目玉だけの白い魚と黒い魚が、一つの円の中に巴になっている「双魚図」、「太極図」とも「陰陽図」とも言う。


双魚図・太極図

そこには、「白い魚があるのは、黒い魚があるからだ」また、その逆も同じ。

白い魚と黒い魚を分けている線は、黒い魚のものでもないし、白い魚のものでもない。

どちらのものでもないが、同時にどっちの魚のものでもある

あらゆるものは、片方だけでは存在しない「分けることができない」状態を表現していることになる。

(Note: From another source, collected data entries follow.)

oak:
## alu_add
module alu_add (
    input   logic           clk_i,
    input   logic           rst_i,
    input   logic [36:0]    left_i,      
    input   logic [36:0]    right_i,     
    output  logic           in_ready_o,
    input   logic           in_valid_i,
    output  logic [36:0]    result_o,    
    input   logic           out_ready_i,
    output  logic           out_valid_o
);
For scale: ~1,400 cells after synthesis, about 120 flip-flops, ~120 I/O pins, ~8800 um^2 of cells after synthesis.
clock: 5.01 ns
lec_check: 0
abc_area: 1
cap_margin: 20
core_margin: 2
core_utilization: 72
cts_cluster_diameter: 400
cts_cluster_size: 100
place_density: 0.4
slew_margin: 20
run.sh (not shown) runs the stock make flow with config.mk's settings and CLKGATE_MAP_FILE=.
## Diff of input files: pine against oak
- ABC_AREA no longer set, was 1
- CTS_CLUSTER_SIZE now 80, was 100
- PLACE_DENSITY now 0.37, was 0.4
- CTS_CLUSTER_DIAMETER no longer set, was 400
- the clock period (ns, I/O delays scaled along) now 3.94, was 5.01
Of oak and pine, only oak finishes the flow clean. Status pine: flow complete, layout not clean - setup timing. pine ends up with a net count of the mapped netlist that is 340 lower than in oak. From oak to pine the numbers moved as follows: total power went up 1.9 mW; global-route usage went up 3.3 points.
### pine -> birch
- a deleted PLACE_DENSITY that had been 0.37
- a change of CORE_UTILIZATION from 72 to 68
- an added CTS_CLUSTER_DIAMETER of 350
- a deleted CTS_CLUSTER_SIZE that had been 80
- a change of the clock period (ns, I/O delays scaled along) from 3.94 to 4.3
birch: all stages complete, timing, DRC and antenna checks passed
birch vs. pine: global-route usage now sits lower; cell count up 0.31%; area of all placed cells without fillers fell 3.6%.
pine was routed with more vias than birch.
Top layer used by detailed routing = met4: birch; top layer used by detailed routing = met5: pine
Changes in maple relative to birch:
- setting CTS_CLUSTER_SIZE to 91 for the first time
- setting PLACE_DENSITY to 0.95 for the first time
- removing CTS_CLUSTER_DIAMETER (formerly 350)
- changing CORE_UTILIZATION from 68 to 72
- changing the clock period (ns, I/O delays scaled along) from 4.3 to 3.94
Notes after the runs:
- Re total power of the final layout: maple and birch aren't equal, and the higher value belongs to maple.
- birch has a higher setup slack at placement than maple.
- Measured against each other, maple and birch differ in slew at the pin with the worst max-slew slack, the lower figure coming from birch.
- Comparing maple and birch, the lower minimum period implied by the final worst setup slack was measured on birch.
- For the number of tap instances, maple came in about 15% lower than birch did.
- Maximum fanout count along the critical path in maple is 10 below birch.
- birch reports its uppermost layer routed as met4 while maple reports met5.
- Share of power burned in combinational logic: maple > birch
- maple finished all stages; however, its layout fails the closing checks, the failures being setup timing.
- There was hardly any difference in final cell count without fillers between birch and maple.
> inputs changed (maple -> cedar)
- CTS_CLUSTER_SIZE: 91 -> 22
- CORE_UTILIZATION: 72 -> 70
- SETUP_SLACK_MARGIN: unset -> 1.16
- PLACE_DENSITY: 0.95 -> unset
- HOLD_SLACK_MARGIN: unset -> -0.09
## What came out
- cedar terminated abnormally: 5_1_grt reported GRT-0232.
- Between cedar and maple, the overall die area is lower for maple.
- maple → cedar: number of I/O port buffers shows no meaningful change; number of cells after detailed placement picked up an extra 25.

* * *

Setup of JK:
The RTL this note starts from:
==> flow/design.v <==
package calc_pkg;
    typedef struct packed {
        logic on;
        logic off;
        logic mem_rc;
        logic mem_sub;
        logic mem_add;
        logic op_percent;
        logic op_sqrt;
        logic op_div;
        logic op_mul;
        logic op_sub;
        logic op_add;
        logic op_eq;
        logic dot;
        logic num_1;
        logic num_2;
        logic num_3;
        logic num_4;
        logic num_5;
        logic num_6;
        logic num_7;
        logic num_8;
        logic num_9;
        logic num_0;
    } buttons_t;
    typedef enum logic [4:0] {
        B_NONE,          
        B_ON,            
        B_OFF,           
        B_MEM_RC,        
        B_MEM_SUB,       
        B_MEM_ADD,       
        B_OP_PERCENT,    
        B_OP_SQRT,       
        B_OP_DIV,        
        B_OP_MUL,        
        B_OP_SUB,        
        B_OP_ADD,        
        B_OP_EQ,         
        B_DOT,           
        B_NUM_1,         
        B_NUM_2,         
        B_NUM_3,         
        B_NUM_4,         
        B_NUM_5,         
        B_NUM_6,         
        B_NUM_7,         
        B_NUM_8,         
        B_NUM_9,         
        B_NUM_0,         
        B_UNKNOWN        
    } active_button_t;
    function automatic logic isNumberButton(active_button_t active_button);
        isNumberButton = ((active_button >= calc_pkg::B_NUM_1) && (active_button <= calc_pkg::B_NUM_0));
    endfunction
    function automatic logic isOpButton(active_button_t active_button);
        isOpButton = ((active_button >= calc_pkg::B_OP_DIV) && (active_button <= calc_pkg::B_OP_ADD));
    endfunction
    function automatic logic isEqButton(active_button_t active_button);
        isEqButton = (active_button == calc_pkg::B_OP_EQ);
    endfunction
    function automatic logic isDotButton(active_button_t active_button);
        isDotButton = (active_button == calc_pkg::B_DOT);
    endfunction
    typedef logic [3:0] bcd_t;
    function automatic logic [6:0] bcd2segments(bcd_t bcd);
        unique case (bcd)
            4'd0: bcd2segments = 7'b1111110;
            4'd1: bcd2segments = 7'b0110000;
            4'd2: bcd2segments = 7'b1101101;
            4'd3: bcd2segments = 7'b1111001;
            4'd4: bcd2segments = 7'b0110011;
            4'd5: bcd2segments = 7'b1011011;
            4'd6: bcd2segments = 7'b1011111;
            4'd7: bcd2segments = 7'b1110000;
            4'd8: bcd2segments = 7'b1111111;
            4'd9: bcd2segments = 7'b1111011;
            default: bcd2segments = 7'bxxxxxxx;
        endcase
    endfunction
    typedef enum logic [1:0] {
        OP_NONE,
        OP_ADD,
        OP_MUL,
        OP_DIV
    } op_t;
    function automatic op_t button2op(active_button_t active_button);
        unique case (active_button)
            calc_pkg::B_OP_DIV: button2op = calc_pkg::OP_DIV;
            calc_pkg::B_OP_MUL: button2op = calc_pkg::OP_MUL;
            calc_pkg::B_OP_SUB: button2op = calc_pkg::OP_ADD;
            calc_pkg::B_OP_ADD: button2op = calc_pkg::OP_ADD;
            default: button2op = calc_pkg::OP_NONE;
        endcase
    endfunction
    function automatic bcd_t button2bcd(active_button_t active_button);
        unique case (active_button)
            calc_pkg::B_NUM_1: button2bcd = 1;
            calc_pkg::B_NUM_2: button2bcd = 2;
            calc_pkg::B_NUM_3: button2bcd = 3;
            calc_pkg::B_NUM_4: button2bcd = 4;
            calc_pkg::B_NUM_5: button2bcd = 5;
            calc_pkg::B_NUM_6: button2bcd = 6;
            calc_pkg::B_NUM_7: button2bcd = 7;
            calc_pkg::B_NUM_8: button2bcd = 8;
            calc_pkg::B_NUM_9: button2bcd = 9;
            calc_pkg::B_NUM_0: button2bcd = 0;
            default: button2bcd = 0;
        endcase
    endfunction
    parameter NumDigits = 8;
    typedef logic unsigned [$clog2(NumDigits)-1:0] exponent_t;
    typedef struct packed {
        logic error;
        logic sign;
        exponent_t exponent;
        bcd_t [NumDigits-1:0] significand;
    } num_t;
    function automatic num_t neg(num_t num);
        neg = num;
        neg.sign = !num.sign;
    endfunction
endpackage
module alu_add (
    input   logic           clk_i,
    input   logic           rst_i,
    input   logic [36:0]    left_i,      
    input   logic [36:0]    right_i,     
    output  logic           in_ready_o,
    input   logic           in_valid_i,
    output  logic [36:0]    result_o,    
    input   logic           out_ready_i,
    output  logic           out_valid_o
);
typedef enum logic [1:0] {
    S_IDLE,
    S_NORMALIZE,
    S_ADD,
    S_RENORMALIZE
} state_t;
state_t state_d, state_q;
logic [$clog2(calc_pkg::NumDigits):0] counter_d, counter_q;
logic in_ready_d, in_ready_q;
logic out_valid_d, out_valid_q;
assign out_valid_o = out_valid_q;
assign in_ready_o = in_ready_q;
calc_pkg::num_t left_d, left_q;
calc_pkg::num_t right_d, right_q;
calc_pkg::num_t result_d, result_q;
calc_pkg::bcd_t result_extra_d, result_extra_q;
logic carryborrow_d, carryborrow_q;
assign result_o = out_valid_q ? result_q : '0;
logic [4:0] nibble_sum;
always_comb begin
    nibble_sum = 'x;
    carryborrow_d = carryborrow_q;
    if (state_q != S_ADD) begin
        carryborrow_d = 0;
    end else if (left_q.sign == right_q.sign) begin
        nibble_sum =
            left_q.significand[counter_q]
            + right_q.significand[counter_q]
            + 4'(carryborrow_q);
        if (nibble_sum >= 10) begin
            nibble_sum += 6;
        end
        carryborrow_d = nibble_sum[4];
    end else begin
        if (left_q.significand > right_q.significand) begin
            nibble_sum =
                6'(left_q.significand[counter_q])
                - 6'(right_q.significand[counter_q])
                - 6'(carryborrow_q);
        end else begin
            nibble_sum =
                6'(right_q.significand[counter_q])
                - 6'(left_q.significand[counter_q])
                - 6'(carryborrow_q);
        end
        carryborrow_d = nibble_sum[4];
        if ($signed(nibble_sum) < 0) begin
            nibble_sum += 10;
        end
    end
end
always_comb begin
    state_d = state_q;
    out_valid_d = out_valid_q;
    in_ready_d = in_ready_q;
    counter_d = counter_q;
    left_d = left_q;
    right_d = right_q;
    result_d = result_q;
    result_extra_d = result_extra_q;
    unique case (state_q)
        S_IDLE: begin
            result_d = '0;
            if (in_valid_i) begin
                left_d = left_i;
                right_d = right_i;
                state_d = S_NORMALIZE;
                in_ready_d = 0;
            end
        end
        S_NORMALIZE: begin
            if (left_q.exponent < right_q.exponent) begin
                left_d.significand = (left_q.significand >> 4);
                left_d.exponent++;
            end else if (left_q.exponent > right_q.exponent) begin
                right_d.significand = (right_q.significand >> 4);
                right_d.exponent++;
            end else begin
                state_d = S_ADD;
                counter_d = 0;
            end
        end
        S_ADD: begin
            result_d.exponent = left_q.exponent;
            if (left_q.sign == right_q.sign) begin
                result_extra_d = carryborrow_d;
            end
            if (left_q.significand > right_q.significand) begin
                result_d.sign = left_q.sign;
            end else begin
                result_d.sign = right_q.sign;
            end
            result_d.significand[counter_q] = 4'(nibble_sum);
            counter_d++;
            if (counter_d == calc_pkg::NumDigits) begin
                state_d = S_RENORMALIZE;
            end
        end
        S_RENORMALIZE: begin
            if (result_extra_q != '0) begin  
                result_extra_d = '0;
                result_d.significand = ({result_extra_q, result_q.significand} >> 4);
                result_d.exponent++;
                if (result_d.exponent == 0)
                    result_d.error = 1;
            end else if ((result_q.exponent != 0) && (result_q.significand[calc_pkg::NumDigits-1] == 0)) begin  
                result_d.significand = (result_q.significand << 4);
                result_d.exponent--;
            end else begin  
                out_valid_d = 1;
                if (result_d.significand == 0)
                    result_d.sign = 0;
                if (out_valid_q && out_ready_i) begin
                    state_d = S_IDLE;
                    out_valid_d = 0;
                    in_ready_d = 1;
                    result_d = '0;
                end
            end
        end
    endcase
end
always_ff @(posedge clk_i) begin
    if (rst_i) begin
        state_q <= S_IDLE;
        out_valid_q <= 0;
        in_ready_q <= 1;
        counter_q <= '0;
        left_q <= '0;
        right_q <= '0;
        result_q <= '0;
        result_extra_q <= '0;
        carryborrow_q <= 0;
    end else begin
        state_q <= state_d;
        out_valid_q <= out_valid_d;
        in_ready_q <= in_ready_d;
        counter_q <= counter_d;
        left_q <= left_d;
        right_q <= right_d;
        result_q <= result_d;
        result_extra_q <= result_extra_d;
        carryborrow_q <= carryborrow_d;
    end
end
endmodule
==> flow/config.mk <==
export PLATFORM = sky130hd
export DESIGN_NAME = alu_add
export DESIGN_NICKNAME = alu_add
export VERILOG_FILES = /design/flow/design.v
export SDC_FILE = /design/flow/constraint.sdc
export NUM_CORES = 4
export LEC_CHECK = 0
export ABC_AREA = 1
export CAP_MARGIN = 20
export CELL_PAD_IN_SITES_DETAIL_PLACEMENT = 2
export CORE_ASPECT_RATIO = 0.62
export CORE_MARGIN = 6
export CORE_UTILIZATION = 40
export GPL_ROUTABILITY_DRIVEN = 1
export MIN_ROUTING_LAYER = met2
export PLACE_DENSITY = 0.87
export SETUP_SLACK_MARGIN = -0.57
export SLEW_MARGIN = 25
==> flow/constraint.sdc <==
create_clock -name core_clock -period 10.0 [get_ports {clk_i}]
set_input_delay 2.0000 -clock core_clock [delete_from_list [all_inputs] [get_ports {clk_i}]]
set_output_delay 2.0000 -clock core_clock [all_outputs]
set_load 0.01 [all_outputs]
4_1_cts: JK exited with error
What MS does differently from JK at the input level:
==> flow/config.mk <==
export PLATFORM = sky130hd
export DESIGN_NAME = alu_add
export DESIGN_NICKNAME = alu_add
export VERILOG_FILES = /design/flow/design.v
export SDC_FILE = /design/flow/constraint.sdc
export NUM_CORES = 4
export LEC_CHECK = 0
export CAP_MARGIN = 20
export CORE_MARGIN = 2
export CORE_UTILIZATION = 40
export CTS_CLUSTER_DIAMETER = 379
export CTS_CLUSTER_SIZE = 98
export PLACE_DENSITY = 0.38
export SLEW_MARGIN = 20
Notes after the runs:
- Of MS and JK, MS shows the lower post-placement cell count, with JK above it.
- MS ended with every stage complete and zero timing, DRC or antenna violations.
- Per the comparison of MS with JK, die area lower; yosys cell count lower; count of cell types in the netlist higher.
The following lists how AL was set up differently from MS:
diff --git a/flow/config.mk b/flow/config.mk
--- a/flow/config.mk
+++ b/flow/config.mk
@@ -11,4 +11,2 @@
-export CTS_CLUSTER_DIAMETER = 379
-export CTS_CLUSTER_SIZE = 98
-export PLACE_DENSITY = 0.38
-export SLEW_MARGIN = 20
+export SETUP_SLACK_MARGIN = 0.82
+export SLEW_MARGIN = 25
Notes after the runs:
The share of cell area taken by flip-flops and latches of AL and that of MS are within noise of each other.
In AL relative to MS, clock power had gone up by a few percent.
Going from MS to AL, the total half-perimeter wirelength after legalization and detailed placement was found to have gone down by 1100 microns.
Looking at fmax, AL sits above MS.
From MS to AL the numbers moved as follows: average wire per cell in the routed design decreased by about 4.3% relative to the old numbers; final worst setup slack increased by 0.018 ns relative to the old numbers; post-route core utilization closely matched the old numbers; met2 track demand over resource in global routing decreased by 5.7 points relative to the old numbers.
MS has a higher final cycle utilization of the critical path than AL.
Measured against each other, MS and AL differ in worst hold slack after final layout, the higher figure coming from MS.
Run comparison: MS destination of the critical timing path result_q[23]; AL destination of the critical timing path result_q[3]
Share of power burned in combinational logic, MS and AL, lower one = AL.
Inputs modified between AL and TR:
diff --git a/flow/config.mk b/flow/config.mk
--- a/flow/config.mk
+++ b/flow/config.mk
@@ -11,2 +11 @@
-export SETUP_SLACK_MARGIN = 0.82
-export SLEW_MARGIN = 25
+export SLEW_MARGIN = 20
==> flow/constraint.sdc <==
create_clock -name core_clock -period 4.76 [get_ports {clk_i}]
set_input_delay 0.9520 -clock core_clock [delete_from_list [all_inputs] [get_ports {clk_i}]]
set_output_delay 0.9520 -clock core_clock [all_outputs]
set_load 0.01 [all_outputs]
--- outcome ---
- Side by side, clock-buffer cell count turned out lower in TR than in AL.
- Diff AL -> TR | global-route wire length before repair | decrease of about 0.7%
- The run showing the smaller worst max-slew margin expressed relative to the limit is TR.
Power figures rest on the tool's default switching activity, not on a simulated workload.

この「双魚図」は近ごろは女性たちの間でデザインが好まれているゆです。

アメリカから入ってきたようですが、もともとは中国の宋の人が作ったもので「・タオ」の原理を表しています。

老子の言葉にこんな言葉があります

  • 「美しいものがあるのは醜いものがあるからだ
  • 「善いものがあるということは悪いものがあるからだ

このようなことをinter-dependence「相互依存」といいます。

どんなものでも「在るものとは無いものがあるから在る」ということになります


老子

なんだか、わかりにくくなったので老子の明晰な論理の言葉を紹介します。

名のない神秘の領域から、天と地が分かれた。
この天と地の世界では、ものに名がつくし、観念にも名がつく

ところで、美しいものと醜いものがあるんじゃない
美しいと名のつくものは、汚いと名のつくもののおかげ美しいと呼ばれるんだ。

お互いに片っぽだけじゃありえない
善だって、そこに悪があるからはじめて、善として存在するんでね。
悪のおかげで、善があるってわけだ。

同じように、いま存在しているのも、存在しないものが裏にあるから、存在しうるんだ。
ちょうど、難しいことと易しいことが、片っぽだけじゃやあり得ないのと同じさ。
「長い」といったって、短いものと比べるから長いのさ。
歌だって、声とメロディーがあるから、歌なんだ
」という観念だって、「」があるからのことなんだ。

だから、本当に賢い人というのは、あまり手軽に判断しない
こうと決めたって、ことは千変万化して、絶え間なく動いてゆくから
このタオの本当のリアリティを受け入れるとき、君は何かを造っても、自分で自分の腕を誇らなくなるよく働いて成功しても、その成果を自分のものにしなくなる
仕事をし終わったら、忘れてしまう。
すると、かえって、その人のしたことは、ほかの人々に深く沁み込むのだ

引用:「タオー老子」第2章より

これで、わかったと思います。
冒頭の「双魚図」は、このような言葉の原理を表しています。

そして、この図が「混沌・こんとん」という原理につながっているのです。

聖書に次いでもっとも英訳の数が多いといわれてるのが「老子」です。

なぜなら「老子の言葉」が、老子のタオ(道)の思想に今まで行き詰った理性的な思考の社会を解放するものがあったとされてます。

また、英語圏では「老子」を「詩」として受け止めたていることも影響が大きかったのではないかとおもわれます。

「太極図」の図案は中国周辺諸国で国旗の一部に用いられている。